Aside: A popular export option that I didn’t include in the line above is no_root_squash
. This option is very convenient when using the NFS for kubernetes volumes because if the pod’s process is running as root, then it has the privileges of root for the volume also. Unfortunately, this convenience comes with security issues. Following best practices, your pod should not be running as root, and your volume should be configured to squash any root process mounting it. Since you can log onto the linode yourself (and use sudo), you can easily change the ownership of the various subtrees of the export directory to match the user ids of your pods.
Restart the nfs-kernel-server.service:
systemctl restart nfs-kernel-server.service
Re-export the share:
exportfs -rav
In this example, I assume you have installed a firewall with ufw. If so, you need to allow the nfs ports (111 and 2049) to be accessed by the CIDR of your VLAN via TCP and UDP. After adding the rules, your rule list should contain the following:
$ sudo ufw show listening
tcp:
111 * (rpcbind)
[ 2] allow from 10.0.2.0/24 to any port 111 proto tcp
2049 * (-)
[ 4] allow from 10.0.2.0/24 to any port 2049 proto tcp
udp:
111 * (rpcbind)
[ 3] allow from 10.0.2.0/24 to any port 111 proto udp
With this, your NFS server is ready to go.
Mounting the ReadWriteMany volume on a pod
Once the NFS server is available to your cluster, it’s very easy to mount it on a pod. Here’s a very simple example deployment manifest:
apiVersion: apps/v1
kind: Deployment
metadata:
labels:
app: try-nfs
name: try-nfs
spec:
replicas: 2
selector:
matchLabels:
app: try-nfs
template:
metadata:
labels:
app: try-nfs
spec:
containers:
- image: nginx
name: nginx
volumeMounts:
- mountPath: /data/
name: data-volume
volumes:
- name: data-volume
nfs:
path: /export/
readOnly: false
server: 10.0.2.1
Naturally the server IP in the above example manifest has to be the same as the IPAM Address configured for the linode VM that is acting as the NFS server.

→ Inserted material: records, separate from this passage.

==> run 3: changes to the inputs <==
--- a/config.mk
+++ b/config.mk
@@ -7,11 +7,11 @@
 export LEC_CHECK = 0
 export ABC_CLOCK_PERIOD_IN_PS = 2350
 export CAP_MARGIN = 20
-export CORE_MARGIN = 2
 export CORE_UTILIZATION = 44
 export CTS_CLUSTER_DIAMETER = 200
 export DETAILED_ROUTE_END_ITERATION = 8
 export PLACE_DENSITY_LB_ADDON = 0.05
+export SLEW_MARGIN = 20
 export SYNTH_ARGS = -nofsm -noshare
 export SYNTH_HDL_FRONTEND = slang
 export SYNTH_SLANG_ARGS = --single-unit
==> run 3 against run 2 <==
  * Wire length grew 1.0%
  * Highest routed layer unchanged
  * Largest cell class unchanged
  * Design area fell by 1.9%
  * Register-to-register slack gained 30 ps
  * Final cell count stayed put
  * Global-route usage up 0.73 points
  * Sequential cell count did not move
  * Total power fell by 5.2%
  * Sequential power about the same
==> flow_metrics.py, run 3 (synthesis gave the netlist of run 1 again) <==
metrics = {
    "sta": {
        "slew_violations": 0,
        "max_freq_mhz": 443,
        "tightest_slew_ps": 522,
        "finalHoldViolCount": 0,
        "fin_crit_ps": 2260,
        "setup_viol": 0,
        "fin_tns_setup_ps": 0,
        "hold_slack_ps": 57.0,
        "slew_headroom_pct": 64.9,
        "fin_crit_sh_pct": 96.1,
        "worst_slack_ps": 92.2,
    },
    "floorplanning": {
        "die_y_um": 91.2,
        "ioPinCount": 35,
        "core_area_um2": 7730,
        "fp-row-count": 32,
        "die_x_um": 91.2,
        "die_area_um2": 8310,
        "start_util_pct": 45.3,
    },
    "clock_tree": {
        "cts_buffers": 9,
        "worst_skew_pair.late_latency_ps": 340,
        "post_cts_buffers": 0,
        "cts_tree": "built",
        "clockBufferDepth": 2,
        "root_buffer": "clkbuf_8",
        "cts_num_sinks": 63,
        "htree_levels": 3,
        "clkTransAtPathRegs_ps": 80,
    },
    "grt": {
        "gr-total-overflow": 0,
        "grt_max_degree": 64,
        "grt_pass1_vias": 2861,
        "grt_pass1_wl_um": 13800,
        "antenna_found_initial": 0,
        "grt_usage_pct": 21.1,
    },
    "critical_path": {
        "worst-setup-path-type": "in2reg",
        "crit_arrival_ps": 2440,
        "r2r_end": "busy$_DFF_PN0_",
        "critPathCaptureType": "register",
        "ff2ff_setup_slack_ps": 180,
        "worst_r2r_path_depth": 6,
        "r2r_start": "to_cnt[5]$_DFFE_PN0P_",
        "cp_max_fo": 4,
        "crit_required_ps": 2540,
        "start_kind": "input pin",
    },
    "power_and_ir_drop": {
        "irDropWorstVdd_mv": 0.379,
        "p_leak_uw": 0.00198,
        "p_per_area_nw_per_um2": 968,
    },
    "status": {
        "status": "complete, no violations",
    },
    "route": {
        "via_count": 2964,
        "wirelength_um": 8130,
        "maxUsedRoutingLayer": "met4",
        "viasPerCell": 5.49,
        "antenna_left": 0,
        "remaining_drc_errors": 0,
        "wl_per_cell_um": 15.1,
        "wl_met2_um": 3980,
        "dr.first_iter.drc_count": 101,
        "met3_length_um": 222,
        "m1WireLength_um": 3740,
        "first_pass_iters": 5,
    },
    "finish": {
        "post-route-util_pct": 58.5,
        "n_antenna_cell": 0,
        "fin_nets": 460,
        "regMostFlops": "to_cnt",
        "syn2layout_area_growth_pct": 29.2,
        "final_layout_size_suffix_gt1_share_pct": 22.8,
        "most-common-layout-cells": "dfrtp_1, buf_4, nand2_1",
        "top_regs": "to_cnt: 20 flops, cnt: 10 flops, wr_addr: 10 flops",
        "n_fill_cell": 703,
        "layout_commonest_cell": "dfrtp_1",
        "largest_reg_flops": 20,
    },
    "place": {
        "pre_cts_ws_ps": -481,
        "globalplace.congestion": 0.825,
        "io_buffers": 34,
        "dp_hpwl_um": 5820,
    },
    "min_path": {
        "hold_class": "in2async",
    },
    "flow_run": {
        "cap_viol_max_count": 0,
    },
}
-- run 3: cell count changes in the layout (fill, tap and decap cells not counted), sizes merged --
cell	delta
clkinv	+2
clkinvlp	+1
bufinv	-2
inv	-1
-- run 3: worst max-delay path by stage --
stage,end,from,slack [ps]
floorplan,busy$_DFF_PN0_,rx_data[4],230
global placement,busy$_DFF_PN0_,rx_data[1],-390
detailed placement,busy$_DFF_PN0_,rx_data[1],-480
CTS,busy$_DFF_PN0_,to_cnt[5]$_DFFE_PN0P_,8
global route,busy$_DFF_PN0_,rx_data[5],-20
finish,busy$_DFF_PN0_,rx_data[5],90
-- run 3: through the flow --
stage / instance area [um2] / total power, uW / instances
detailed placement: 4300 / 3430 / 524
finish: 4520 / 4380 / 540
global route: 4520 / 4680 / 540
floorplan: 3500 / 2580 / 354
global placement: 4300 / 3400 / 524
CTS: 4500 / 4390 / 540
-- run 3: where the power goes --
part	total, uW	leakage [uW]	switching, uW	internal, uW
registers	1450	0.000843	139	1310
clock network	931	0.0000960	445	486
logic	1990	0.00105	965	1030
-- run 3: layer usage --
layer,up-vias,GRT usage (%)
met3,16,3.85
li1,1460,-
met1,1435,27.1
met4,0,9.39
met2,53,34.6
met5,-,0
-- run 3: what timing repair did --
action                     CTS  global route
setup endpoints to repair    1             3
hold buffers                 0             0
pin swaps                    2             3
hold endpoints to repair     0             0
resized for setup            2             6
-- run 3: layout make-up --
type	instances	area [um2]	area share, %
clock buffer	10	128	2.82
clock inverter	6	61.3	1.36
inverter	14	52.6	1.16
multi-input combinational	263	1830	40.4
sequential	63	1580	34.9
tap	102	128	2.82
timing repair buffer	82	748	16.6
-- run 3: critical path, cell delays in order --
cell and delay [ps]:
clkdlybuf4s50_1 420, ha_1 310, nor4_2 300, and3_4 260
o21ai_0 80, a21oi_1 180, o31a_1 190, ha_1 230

As you can see, you don’t even need to define a PV or a PVC object to mount an NFS-based volume. You can if you want to — that’s where you’d see that it is configured as ReadWriteMany. But you can simplify your manifests by declaring the NFS volume directly in the deployment manifest, and you’ll see that it behaves as a RWX volume.

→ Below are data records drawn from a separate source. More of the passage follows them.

<file path="src/rtl/vga_timing_pkg.sv">
// vga_timing_pkg: shared 640x480@60 timing constants, frame-buffer address
// field widths and the raster decode struct used by the VGA frame reader.
package vga_timing_pkg;

  // 640x480@60 timing, all horizontal values in pixels, vertical in lines.
  localparam int CLK_DIV_DEF       = 4;
  localparam int H_VIS_DEF         = 640;
  localparam int H_FP_DEF          = 16;
  localparam int H_SYNC_DEF        = 96;
  localparam int H_BP_DEF          = 48;
  localparam int V_VIS_DEF         = 480;
  localparam int V_FP_DEF          = 10;
  localparam int V_SYNC_DEF        = 2;
  localparam int V_BP_DEF          = 33;
  localparam int H_TOTAL           = 800;
  localparam int V_TOTAL           = 525;
  localparam int COLOUR_PERIOD_DEF = 60;

  // Raster counter width and frame-buffer address fields.
  localparam int CNT_W     = 10;
  localparam int FB_H_W    = 9;
  localparam int FB_V_W    = 8;
  localparam int FB_ADDR_W = FB_V_W + FB_H_W;

  // Raster decode of one (h, v) position; sync levels are active low.
  typedef struct packed {
    logic hs;
    logic vs;
    logic visible;
  } sync_t;

  // 2x2 doubling: drop bit 0 of each counter to form {V_ADDR, H_ADDR}.
  function automatic logic [FB_ADDR_W-1:0] fb_addr_of(input logic [CNT_W-1:0] h,
                                                      input logic [CNT_W-1:0] v);
    return {v[FB_V_W:1], h[FB_H_W:1]};
  endfunction

endpackage

</file>
<file path="src/rtl/vga_sync_gen.sv">
// vga_sync_gen: pixel-tick divider, raster counters and the raw sync /
// visible decode for the current position. FRAME_START is the tick at (0,0).
module vga_sync_gen
  import vga_timing_pkg::*;
#(
  parameter int CLK_DIV = CLK_DIV_DEF,
  parameter int H_VIS   = H_VIS_DEF,
  parameter int H_FP    = H_FP_DEF,
  parameter int H_SYNC  = H_SYNC_DEF,
  parameter int H_BP    = H_BP_DEF,
  parameter int V_VIS   = V_VIS_DEF,
  parameter int V_FP    = V_FP_DEF,
  parameter int V_SYNC  = V_SYNC_DEF,
  parameter int V_BP    = V_BP_DEF
) (
  input  logic             clk,
  input  logic             rst_n,
  output logic             tick,
  output logic             frame_start,
  output logic [CNT_W-1:0] hcount,
  output logic [CNT_W-1:0] vcount,
  output sync_t            sync_raw
);

  localparam int H_TOT = H_VIS + H_FP + H_SYNC + H_BP;
  localparam int V_TOT = V_VIS + V_FP + V_SYNC + V_BP;
  localparam int DIV_W = (CLK_DIV > 1) ? $clog2(CLK_DIV) : 1;

  localparam logic [DIV_W-1:0] DIV_LAST  = DIV_W'(CLK_DIV - 1);
  localparam logic [CNT_W-1:0] H_LAST    = CNT_W'(H_TOT - 1);
  localparam logic [CNT_W-1:0] V_LAST    = CNT_W'(V_TOT - 1);
  localparam logic [CNT_W-1:0] H_VIS_C   = CNT_W'(H_VIS);
  localparam logic [CNT_W-1:0] V_VIS_C   = CNT_W'(V_VIS);
  localparam logic [CNT_W-1:0] H_SYNC_LO = CNT_W'(H_VIS + H_FP);
  localparam logic [CNT_W-1:0] H_SYNC_HI = CNT_W'(H_VIS + H_FP + H_SYNC - 1);
  localparam logic [CNT_W-1:0] V_SYNC_LO = CNT_W'(V_VIS + V_FP);
  localparam logic [CNT_W-1:0] V_SYNC_HI = CNT_W'(V_VIS + V_FP + V_SYNC - 1);

  logic [DIV_W-1:0] div_q, div_d;
  logic [CNT_W-1:0] h_q, h_d;
  logic [CNT_W-1:0] v_q, v_d;

  // The tick is the last divider phase; all raster state moves on that edge.
  assign tick        = (div_q == DIV_LAST);
  assign frame_start = tick && (h_q == '0) && (v_q == '0);
  assign hcount      = h_q;
  assign vcount      = v_q;

  // Next divider phase and raster position; vcount steps when hcount wraps.
  always_comb begin
    div_d = tick ? '0 : div_q + 1'b1;
    h_d   = h_q;
    v_d   = v_q;
    if (tick) begin
      if (h_q == H_LAST) begin
        h_d = '0;
        v_d = (v_q == V_LAST) ? '0 : v_q + 1'b1;
      end else begin
        h_d = h_q + 1'b1;
      end
    end
  end

  // Divider and counter state; reset restarts the frame at (0,0).
  always_ff @(posedge clk or negedge rst_n) begin
    if (!rst_n) begin
      div_q <= '0;
      h_q   <= '0;
      v_q   <= '0;
    end else begin
      div_q <= div_d;
      h_q   <= h_d;
      v_q   <= v_d;
    end
  end

  // Raw decode of the current position, before the one-tick output delay.
  always_comb begin
    sync_raw.visible = (h_q < H_VIS_C) && (v_q < V_VIS_C);
    sync_raw.hs      = !((h_q >= H_SYNC_LO) && (h_q <= H_SYNC_HI));
    sync_raw.vs      = !((v_q >= V_SYNC_LO) && (v_q <= V_SYNC_HI));
  end

endmodule

</file>
<file path="src/rtl/vga_frame_reader.sv">
// vga_frame_reader: reads a 320x240x1bpp frame buffer with 2x2 doubling and
// drives 640x480@60 VGA. Optional feature macro COLOUR_CYCLE_EN adds a
// foreground colour offset that steps once every COLOUR_PERIOD frames.
//
// Timing per pixel: on tick edge E the address for (h,v) is registered, the
// buffer returns data at E+1, the data is sampled at E+2, and on the next tick
// edge colour and both syncs update together. Output latency is one tick.
module vga_frame_reader
  import vga_timing_pkg::*;
#(
  parameter int CLK_DIV       = CLK_DIV_DEF,
  parameter int H_VIS         = H_VIS_DEF,
  parameter int H_FP          = H_FP_DEF,
  parameter int H_SYNC        = H_SYNC_DEF,
  parameter int H_BP          = H_BP_DEF,
  parameter int V_VIS         = V_VIS_DEF,
  parameter int V_FP          = V_FP_DEF,
  parameter int V_SYNC        = V_SYNC_DEF,
  parameter int V_BP          = V_BP_DEF,
  parameter int COLOUR_PERIOD = COLOUR_PERIOD_DEF
) (
  input  logic                 CLK,
  input  logic                 RESET_N,
  input  logic [15:0]          COLOUR_IN,
  input  logic                 FB_DATA,
  output logic [FB_ADDR_W-1:0] FB_ADDR,
  output logic                 VGA_HS,
  output logic                 VGA_VS,
  output logic [7:0]           VGA_COLOUR,
  output logic                 FRAME_START
);

  // The data sample slot (tick + 2) must land before the next tick, the
  // raster must fit the 10-bit counters and the period the 8-bit frame counter.
  if (CLK_DIV < 3 || COLOUR_PERIOD < 1 || COLOUR_PERIOD > 256 ||
      (H_VIS + H_FP + H_SYNC + H_BP) > 1024 ||
      (V_VIS + V_FP + V_SYNC + V_BP) > 1024) begin : g_bad_params
    $error("vga_frame_reader: unsupported parameter set");
  end

  logic             tick;
  logic             frame_start;
  logic [CNT_W-1:0] hcount;
  logic [CNT_W-1:0] vcount;
  sync_t            sync_raw;

  vga_sync_gen #(
    .CLK_DIV (CLK_DIV),
    .H_VIS   (H_VIS),
    .H_FP    (H_FP),
    .H_SYNC  (H_SYNC),
    .H_BP    (H_BP),
    .V_VIS   (V_VIS),
    .V_FP    (V_FP),
    .V_SYNC  (V_SYNC),
    .V_BP    (V_BP)
  ) u_sync (
    .clk         (CLK),
    .rst_n       (RESET_N),
    .tick        (tick),
    .frame_start (frame_start),
    .hcount      (hcount),
    .vcount      (vcount),
    .sync_raw    (sync_raw)
  );

  logic [FB_ADDR_W-1:0] fb_addr_q, fb_addr_d;
  sync_t                sync_d1_q, sync_d1_d;
  logic [1:0]           tick_dly_q, tick_dly_d;
  logic                 data_q, data_d;
  logic                 hs_q, hs_d;
  logic                 vs_q, vs_d;
  logic [7:0]           colour_q, colour_d;
  logic [15:0]          latch_q, latch_d;
  logic [7:0]           fg_next;

`ifdef COLOUR_CYCLE_EN
  localparam logic [7:0] PERIOD_LAST = 8'(COLOUR_PERIOD - 1);

  logic [7:0] frame_cnt_q, frame_cnt_d;
  logic [7:0] offset_q, offset_d;

  // Count FRAME_START pulses; each wrap of the frame counter bumps the offset.
  always_comb begin
    frame_cnt_d = frame_cnt_q;
    offset_d    = offset_q;
    if (frame_start) begin
      if (frame_cnt_q == PERIOD_LAST) begin
        frame_cnt_d = '0;
        offset_d    = offset_q + 8'd1;
      end else begin
        frame_cnt_d = frame_cnt_q + 8'd1;
      end
    end
  end

  // Frame counter and offset state.
  always_ff @(posedge CLK or negedge RESET_N) begin
    if (!RESET_N) begin
      frame_cnt_q <= '0;
      offset_q    <= '0;
    end else begin
      frame_cnt_q <= frame_cnt_d;
      offset_q    <= offset_d;
    end
  end

  // A frame uses the offset as it stood before its own FRAME_START updates it.
  assign fg_next = COLOUR_IN[15:8] + offset_q;
`else
  assign fg_next = COLOUR_IN[15:8];
`endif

  // Address, pipeline and colour mapping, all stepped by the pixel tick.
  always_comb begin
    fb_addr_d  = fb_addr_q;
    sync_d1_d  = sync_d1_q;
    tick_dly_d = {tick_dly_q[0], tick};
    data_d     = data_q;
    hs_d       = hs_q;
    vs_d       = vs_q;
    colour_d   = colour_q;
    latch_d    = latch_q;
    if (tick) begin
      fb_addr_d = sync_raw.visible ? fb_addr_of(hcount, vcount) : '0;
      sync_d1_d = sync_raw;
      hs_d      = sync_d1_q.hs;
      vs_d      = sync_d1_q.vs;
      if (sync_d1_q.visible) begin
        colour_d = data_q ? latch_q[15:8] : latch_q[7:0];
      end else begin
        colour_d = 8'h00;
      end
    end
    if (tick_dly_q[1]) begin
      data_d = FB_DATA;
    end
    // Colours change only at frame boundaries, so a frame never tears.
    if (frame_start) begin
      latch_d = {fg_next, COLOUR_IN[7:0]};
    end
  end

  // Pipeline state; reset blanks the output and releases both syncs.
  always_ff @(posedge CLK or negedge RESET_N) begin
    if (!RESET_N) begin
      fb_addr_q  <= '0;
      sync_d1_q  <= '{hs: 1'b1, vs: 1'b1, visible: 1'b0};
      tick_dly_q <= '0;
      data_q     <= 1'b0;
      hs_q       <= 1'b1;
      vs_q       <= 1'b1;
      colour_q   <= 8'h00;
      latch_q    <= 16'h0000;
    end else begin
      fb_addr_q  <= fb_addr_d;
      sync_d1_q  <= sync_d1_d;
      tick_dly_q <= tick_dly_d;
      data_q     <= data_d;
      hs_q       <= hs_d;
      vs_q       <= vs_d;
      colour_q   <= colour_d;
      latch_q    <= latch_d;
    end
  end

  assign FB_ADDR     = fb_addr_q;
  assign VGA_HS      = hs_q;
  assign VGA_VS      = vs_q;
  assign VGA_COLOUR  = colour_q;
  assign FRAME_START = frame_start;

endmodule

</file>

And that’s it! For the price of one additional linode, you can enjoy simple and convenient RWX data volumes for your LKE cluster.
Hi and thanks for the useful guide
My question is how this approach with the additional VM compares to installing the NFS in the cluster using a helm chart e.g https://kubernetes-sigs.github.io/nfs-ganesha-server-and-external-provisioner/ … What are the pros and cons? Because I want to avoid the extra cost of the additional VM if possible.
Hi Mohamed, good question!
[tl;dr] : Using the chart you linked to is almost certainly cheaper than adding a whole VM, and it should work as well.
The storage space used by the NFS volume has to come from somewhere, and wherever it comes from, you’ll have to pay for it. I read some of the documentation in your link to find out where the nfs-ganesha-server is getting the storage space from, and it looks like you can configure it, but the default is that claims a standard volume from your cloud provider.
A standard volume costs money, but it’s a lot cheaper than a whole VM. And turning one standard volume into an NFS volume provisioner (that can be used to create unlimited volumes) is cheaper than claiming a new individual volume for every pod that needs storage.
Personally, I like using a separate VM for this because it’s easy to view/access/backup all of the data volumes that my cluster is using. Plus I use my NFS VM for other things.
The one thing I’ve found I have to be careful about when claiming standard volumes is cleanup. Specifically, every time I claim a standard persistent volume, I have to delete it both in the cluster and *in the Linode/Akamai GUI*. Once, for a few months, I was still paying for some volumes that I had deleted on the cluster. They were no longer accessible on the cluster, but they were still billed to my account until I deleted them in the GUI.